# Assignment
Please print each record that follows precisely as it appears.

Segment Start: Excerpted records

**config.mk**
```make
export PLATFORM = sky130hd
export DESIGN_NAME = mw_eeprom_ctrl
export DESIGN_NICKNAME = d
export VERILOG_FILES = /design/src/rtl/mw_pkg.sv /design/src/rtl/mw_phase_tick.sv /design/src/rtl/mw_poll_count.sv /design/src/rtl/mw_frame_build.sv /design/src/rtl/mw_eeprom_ctrl.sv
export SDC_FILE = /design/constraint.sdc
export NUM_CORES = 1
export LEC_CHECK = 0
export ABC_CLOCK_PERIOD_IN_PS = 5200
export BUFFER_PORTS_ARGS = -buffer_cell sky130_fd_sc_hd__buf_2
export CELL_PAD_IN_SITES_DETAIL_PLACEMENT = 1
export CELL_PAD_IN_SITES_GLOBAL_PLACEMENT = 2
export CORE_UTILIZATION = 37
export CTS_CLUSTER_SIZE = 12
export DETAILED_ROUTE_END_ITERATION = 6
export HOLD_SLACK_MARGIN = 0.03
export PLACE_DENSITY_LB_ADDON = 0.3
export SETUP_SLACK_MARGIN = 0.02
export SLEW_MARGIN = 20
export SYNTH_ARGS = -nofsm -noshare
export SYNTH_HDL_FRONTEND = slang
export SYNTH_SLANG_ARGS = --single-unit
```
**constraint.sdc**
```tcl
create_clock -name clk -period 5.2 [get_ports clk]
set_input_delay 0.78 -clock clk [delete_from_list [all_inputs] [get_ports clk]]
set_output_delay 0.78 -clock clk [all_outputs]
set_load 0.01 [all_outputs]
```
**src/rtl/cflag_pkg.sv**
```systemverilog
package cflag_pkg;
  localparam int NUM_WORDS = 4;
  localparam int WORD_W    = 32;
  localparam int HALF_W    = WORD_W / 2;
  localparam int IDX_W     = $clog2(NUM_WORDS);
  localparam int PAT_W     = 3;
  localparam int NUM_PAT   = 1 << PAT_W;
  localparam int BYTE_HALF = HALF_W / 2;

  typedef struct packed {
    logic [IDX_W-1:0] word;
    logic             zero_half;
    logic [PAT_W-1:0] pat;
  } cf_sel_t;

  // Source bit in the primary half for output bit o under pattern p.
  // Pattern 7 upper byte is served from the secondary word elsewhere.
  function automatic int src_pos(input int p, input int o);
    int q;
    int i;
    q = o & ~3;
    i = o & 3;
    case (p)
      0: src_pos = o;
      1: src_pos = q | 2;
      2: src_pos = (o & 8) | 4 | (o & 1);
      3: src_pos = (i == 2) ? q + 2 : q;
      4: src_pos = (i == 3) ? q + 3 : q + 1;
      5: src_pos = o & ~1;
      6: src_pos = q | 1;
      default: src_pos = (o < BYTE_HALF) ? 2 * o : 2 * (o - BYTE_HALF);
    endcase
  endfunction
endpackage

```
**src/rtl/cflag_decode.sv**
```systemverilog
module cflag_decode
  import cflag_pkg::*;
(
  input  logic        pair_vld,
  input  logic [23:19] sop_hi,
  input  logic        sop_b0,
  output cf_sel_t     sel
);
  always_comb begin
    sel = '0;
    if (pair_vld) begin
      sel.word      = sop_hi[20:19];
      sel.zero_half = sop_hi[21];
      sel.pat       = {sop_b0, sop_hi[23], sop_hi[22]};
    end
  end
endmodule

```
**src/rtl/cflag_pick.sv**
```systemverilog
module cflag_pick
  import cflag_pkg::*;
(
  input  logic [NUM_WORDS*WORD_W-1:0] cond_file,
  input  cf_sel_t                     sel,
  output logic [HALF_W-1:0]           pri_half,
  output logic [BYTE_HALF-1:0]        sec_even
);
  logic [IDX_W-1:0]  sec_idx;
  logic [HALF_W-1:0] sec_half;

  always_comb begin
    sec_idx  = sel.word | IDX_W'(1);
    pri_half = cond_file[sel.word * WORD_W + (sel.zero_half ? HALF_W : 0) +: HALF_W];
    sec_half = cond_file[sec_idx * WORD_W + (sel.zero_half ? HALF_W : 0) +: HALF_W];
  end

  for (genvar e = 0; e < BYTE_HALF; e++) begin : g_even
    assign sec_even[e] = sec_half[2*e];
  end
endmodule

```
**src/rtl/cflag_net.sv**
```systemverilog
module cflag_net
  import cflag_pkg::*;
(
  input  logic [PAT_W-1:0]     pat,
  input  logic [HALF_W-1:0]    pri_half,
  input  logic [BYTE_HALF-1:0] sec_even,
  output logic [HALF_W-1:0]    gathered
);
  logic [HALF_W-1:0][NUM_PAT-1:0] cand;

  for (genvar o = 0; o < HALF_W; o++) begin : g_bit
    for (genvar p = 0; p < NUM_PAT; p++) begin : g_pat
      if (p == NUM_PAT - 1 && o >= BYTE_HALF) begin : g_second
        assign cand[o][p] = sec_even[o - BYTE_HALF];
      end else begin : g_first
        localparam int S = src_pos(p, o);
        assign cand[o][p] = pri_half[S];
      end
    end
    assign gathered[o] = cand[o][pat];
  end
endmodule

```
**src/rtl/cflag_gather.sv**
```systemverilog
module cflag_gather
  import cflag_pkg::*;
(
  input  logic                        clk,
  input  logic                        rst_n,
  input  logic                        pair_vld,
  input  logic [23:19]                sop_hi,
  input  logic                        sop_b0,
  input  logic [NUM_WORDS*WORD_W-1:0] cond_file,
  output logic [HALF_W-1:0]           flags_out
);
  cf_sel_t               sel;
  logic [HALF_W-1:0]     pick_pri;
  logic [BYTE_HALF-1:0]  pick_sec;
  logic [HALF_W-1:0]     net_out;
  logic                  primed;

  cflag_decode u_dec (
    .pair_vld (pair_vld),
    .sop_hi   (sop_hi),
    .sop_b0   (sop_b0),
    .sel      (sel)
  );

  cflag_pick u_pick (
    .cond_file (cond_file),
    .sel       (sel),
    .pri_half  (pick_pri),
    .sec_even  (pick_sec)
  );

  cflag_net u_net (
    .pat      (sel.pat),
    .pri_half (pick_pri),
    .sec_even (pick_sec),
    .gathered (net_out)
  );

  always_ff @(posedge clk or negedge rst_n) begin
    if (!rst_n) begin
      flags_out <= '0;
      primed    <= 1'b0;
    end else begin
      flags_out <= net_out;
      primed    <= 1'b1;
    end
  end

  // Assertions
  AST_RESET_CLEAR: assert property (@(posedge clk)
    !rst_n |=> flags_out == '0);

  AST_DEFAULT_WORD0: assert property (@(posedge clk) disable iff (!rst_n)
    (primed && $past(!pair_vld)) |-> flags_out == $past(cond_file[HALF_W-1:0]));

  AST_PASS_THROUGH: assert property (@(posedge clk) disable iff (!rst_n)
    (primed && $past(pair_vld && sop_hi[23:22] == 2'b00 && !sop_b0))
      |-> flags_out == $past(pick_pri));

  AST_QUAD_TIE: assert property (@(posedge clk) disable iff (!rst_n)
    (primed && $past(pair_vld && sop_hi[23:22] == 2'b01 && !sop_b0))
      |-> (flags_out == {{4{flags_out[12]}}, {4{flags_out[8]}},
                         {4{flags_out[4]}},  {4{flags_out[0]}}}));

  AST_PAIR_TIE: assert property (@(posedge clk) disable iff (!rst_n)
    (primed && $past(pair_vld && sop_hi[23:22] == 2'b01 && sop_b0))
      |-> ((flags_out & 16'hAAAA) == ((flags_out & 16'h5555) << 1)));

  AST_SECOND_WORD: assert property (@(posedge clk) disable iff (!rst_n)
    (primed && $past(pair_vld && sop_hi[23:22] == 2'b11 && sop_b0 && sop_hi[19]))
      |-> flags_out[15:8] == flags_out[7:0]);

  AST_ONE_CYCLE: assert property (@(posedge clk) disable iff (!rst_n)
    primed && $stable(net_out) |=> flags_out == $past(net_out));
endmodule

```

Segment End: Excerpted records

# Result
**config.mk**
```make
export PLATFORM = sky130hd
export DESIGN_NAME = mw_eeprom_ctrl
export DESIGN_NICKNAME = d
export VERILOG_FILES = /design/src/rtl/mw_pkg.sv /design/src/rtl/mw_phase_tick.sv /design/src/rtl/mw_poll_count.sv /design/src/rtl/mw_frame_build.sv /design/src/rtl/mw_eeprom_ctrl.sv
export SDC_FILE = /design/constraint.sdc
export NUM_CORES = 1
export LEC_CHECK = 0
export ABC_CLOCK_PERIOD_IN_PS = 5200
export BUFFER_PORTS_ARGS = -buffer_cell sky130_fd_sc_hd__buf_2
export CELL_PAD_IN_SITES_DETAIL_PLACEMENT = 1
export CELL_PAD_IN_SITES_GLOBAL_PLACEMENT = 2
export CORE_UTILIZATION = 37
export CTS_CLUSTER_SIZE = 12
export DETAILED_ROUTE_END_ITERATION = 6
export HOLD_SLACK_MARGIN = 0.03
export PLACE_DENSITY_LB_ADDON = 0.3
export SETUP_SLACK_MARGIN = 0.02
export SLEW_MARGIN = 20
export SYNTH_ARGS = -nofsm -noshare
export SYNTH_HDL_FRONTEND = slang
export SYNTH_SLANG_ARGS = --single-unit
```
**constraint.sdc**
```tcl
create_clock -name clk -period 5.2 [get_ports clk]
set_input_delay 0.78 -clock clk [delete_from_list [all_inputs] [get_ports clk]]
set_output_delay 0.78 -clock clk [all_outputs]
set_load 0.01 [all_outputs]
```
**src/rtl/cflag_pkg.sv**
```systemverilog
package cflag_pkg;
  localparam int NUM_WORDS = 4;
  localparam int WORD_W    = 32;
  localparam int HALF_W    = WORD_W / 2;
  localparam int IDX_W     = $clog2(NUM_WORDS);
  localparam int PAT_W     = 3;
  localparam int NUM_PAT   = 1 << PAT_W;
  localparam int BYTE_HALF = HALF_W / 2;

  typedef struct packed {
    logic [IDX_W-1:0] word;
    logic             zero_half;
    logic [PAT_W-1:0] pat;
  } cf_sel_t;

  // Source bit in the primary half for output bit o under pattern p.
  // Pattern 7 upper byte is served from the secondary word elsewhere.
  function automatic int src_pos(input int p, input int o);
    int q;
    int i;
    q = o & ~3;
    i = o & 3;
    case (p)
      0: src_pos = o;
      1: src_pos = q | 2;
      2: src_pos = (o & 8) | 4 | (o & 1);
      3: src_pos = (i == 2) ? q + 2 : q;
      4: src_pos = (i == 3) ? q + 3 : q + 1;
      5: src_pos = o & ~1;
      6: src_pos = q | 1;
      default: src_pos = (o < BYTE_HALF) ? 2 * o : 2 * (o - BYTE_HALF);
    endcase
  endfunction
endpackage

```
**src/rtl/cflag_decode.sv**
```systemverilog
module cflag_decode
  import cflag_pkg::*;
(
  input  logic        pair_vld,
  input  logic [23:19] sop_hi,
  input  logic        sop_b0,
  output cf_sel_t     sel
);
  always_comb begin
    sel = '0;
    if (pair_vld) begin
      sel.word      = sop_hi[20:19];
      sel.zero_half = sop_hi[21];
      sel.pat       = {sop_b0, sop_hi[23], sop_hi[22]};
    end
  end
endmodule

```
**src/rtl/cflag_pick.sv**
```systemverilog
module cflag_pick
  import cflag_pkg::*;
(
  input  logic [NUM_WORDS*WORD_W-1:0] cond_file,
  input  cf_sel_t                     sel,
  output logic [HALF_W-1:0]           pri_half,
  output logic [BYTE_HALF-1:0]        sec_even
);
  logic [IDX_W-1:0]  sec_idx;
  logic [HALF_W-1:0] sec_half;

  always_comb begin
    sec_idx  = sel.word | IDX_W'(1);
    pri_half = cond_file[sel.word * WORD_W + (sel.zero_half ? HALF_W : 0) +: HALF_W];
    sec_half = cond_file[sec_idx * WORD_W + (sel.zero_half ? HALF_W : 0) +: HALF_W];
  end

  for (genvar e = 0; e < BYTE_HALF; e++) begin : g_even
    assign sec_even[e] = sec_half[2*e];
  end
endmodule

```
**src/rtl/cflag_net.sv**
```systemverilog
module cflag_net
  import cflag_pkg::*;
(
  input  logic [PAT_W-1:0]     pat,
  input  logic [HALF_W-1:0]    pri_half,
  input  logic [BYTE_HALF-1:0] sec_even,
  output logic [HALF_W-1:0]    gathered
);
  logic [HALF_W-1:0][NUM_PAT-1:0] cand;

  for (genvar o = 0; o < HALF_W; o++) begin : g_bit
    for (genvar p = 0; p < NUM_PAT; p++) begin : g_pat
      if (p == NUM_PAT - 1 && o >= BYTE_HALF) begin : g_second
        assign cand[o][p] = sec_even[o - BYTE_HALF];
      end else begin : g_first
        localparam int S = src_pos(p, o);
        assign cand[o][p] = pri_half[S];
      end
    end
    assign gathered[o] = cand[o][pat];
  end
endmodule

```
**src/rtl/cflag_gather.sv**
```systemverilog
module cflag_gather
  import cflag_pkg::*;
(
  input  logic                        clk,
  input  logic                        rst_n,
  input  logic                        pair_vld,
  input  logic [23:19]                sop_hi,
  input  logic                        sop_b0,
  input  logic [NUM_WORDS*WORD_W-1:0] cond_file,
  output logic [HALF_W-1:0]           flags_out
);
  cf_sel_t               sel;
  logic [HALF_W-1:0]     pick_pri;
  logic [BYTE_HALF-1:0]  pick_sec;
  logic [HALF_W-1:0]     net_out;
  logic                  primed;

  cflag_decode u_dec (
    .pair_vld (pair_vld),
    .sop_hi   (sop_hi),
    .sop_b0   (sop_b0),
    .sel      (sel)
  );

  cflag_pick u_pick (
    .cond_file (cond_file),
    .sel       (sel),
    .pri_half  (pick_pri),
    .sec_even  (pick_sec)
  );

  cflag_net u_net (
    .pat      (sel.pat),
    .pri_half (pick_pri),
    .sec_even (pick_sec),
    .gathered (net_out)
  );

  always_ff @(posedge clk or negedge rst_n) begin
    if (!rst_n) begin
      flags_out <= '0;
      primed    <= 1'b0;
    end else begin
      flags_out <= net_out;
      primed    <= 1'b1;
    end
  end

  // Assertions
  AST_RESET_CLEAR: assert property (@(posedge clk)
    !rst_n |=> flags_out == '0);

  AST_DEFAULT_WORD0: assert property (@(posedge clk) disable iff (!rst_n)
    (primed && $past(!pair_vld)) |-> flags_out == $past(cond_file[HALF_W-1:0]));

  AST_PASS_THROUGH: assert property (@(posedge clk) disable iff (!rst_n)
    (primed && $past(pair_vld && sop_hi[23:22] == 2'b00 && !sop_b0))
      |-> flags_out == $past(pick_pri));

  AST_QUAD_TIE: assert property (@(posedge clk) disable iff (!rst_n)
    (primed && $past(pair_vld && sop_hi[23:22] == 2'b01 && !sop_b0))
      |-> (flags_out == {{4{flags_out[12]}}, {4{flags_out[8]}},
                         {4{flags_out[4]}},  {4{flags_out[0]}}}));

  AST_PAIR_TIE: assert property (@(posedge clk) disable iff (!rst_n)
    (primed && $past(pair_vld && sop_hi[23:22] == 2'b01 && sop_b0))
      |-> ((flags_out & 16'hAAAA) == ((flags_out & 16'h5555) << 1)));

  AST_SECOND_WORD: assert property (@(posedge clk) disable iff (!rst_n)
    (primed && $past(pair_vld && sop_hi[23:22] == 2'b11 && sop_b0 && sop_hi[19]))
      |-> flags_out[15:8] == flags_out[7:0]);

  AST_ONE_CYCLE: assert property (@(posedge clk) disable iff (!rst_n)
    primed && $stable(net_out) |=> flags_out == $past(net_out));
endmodule

```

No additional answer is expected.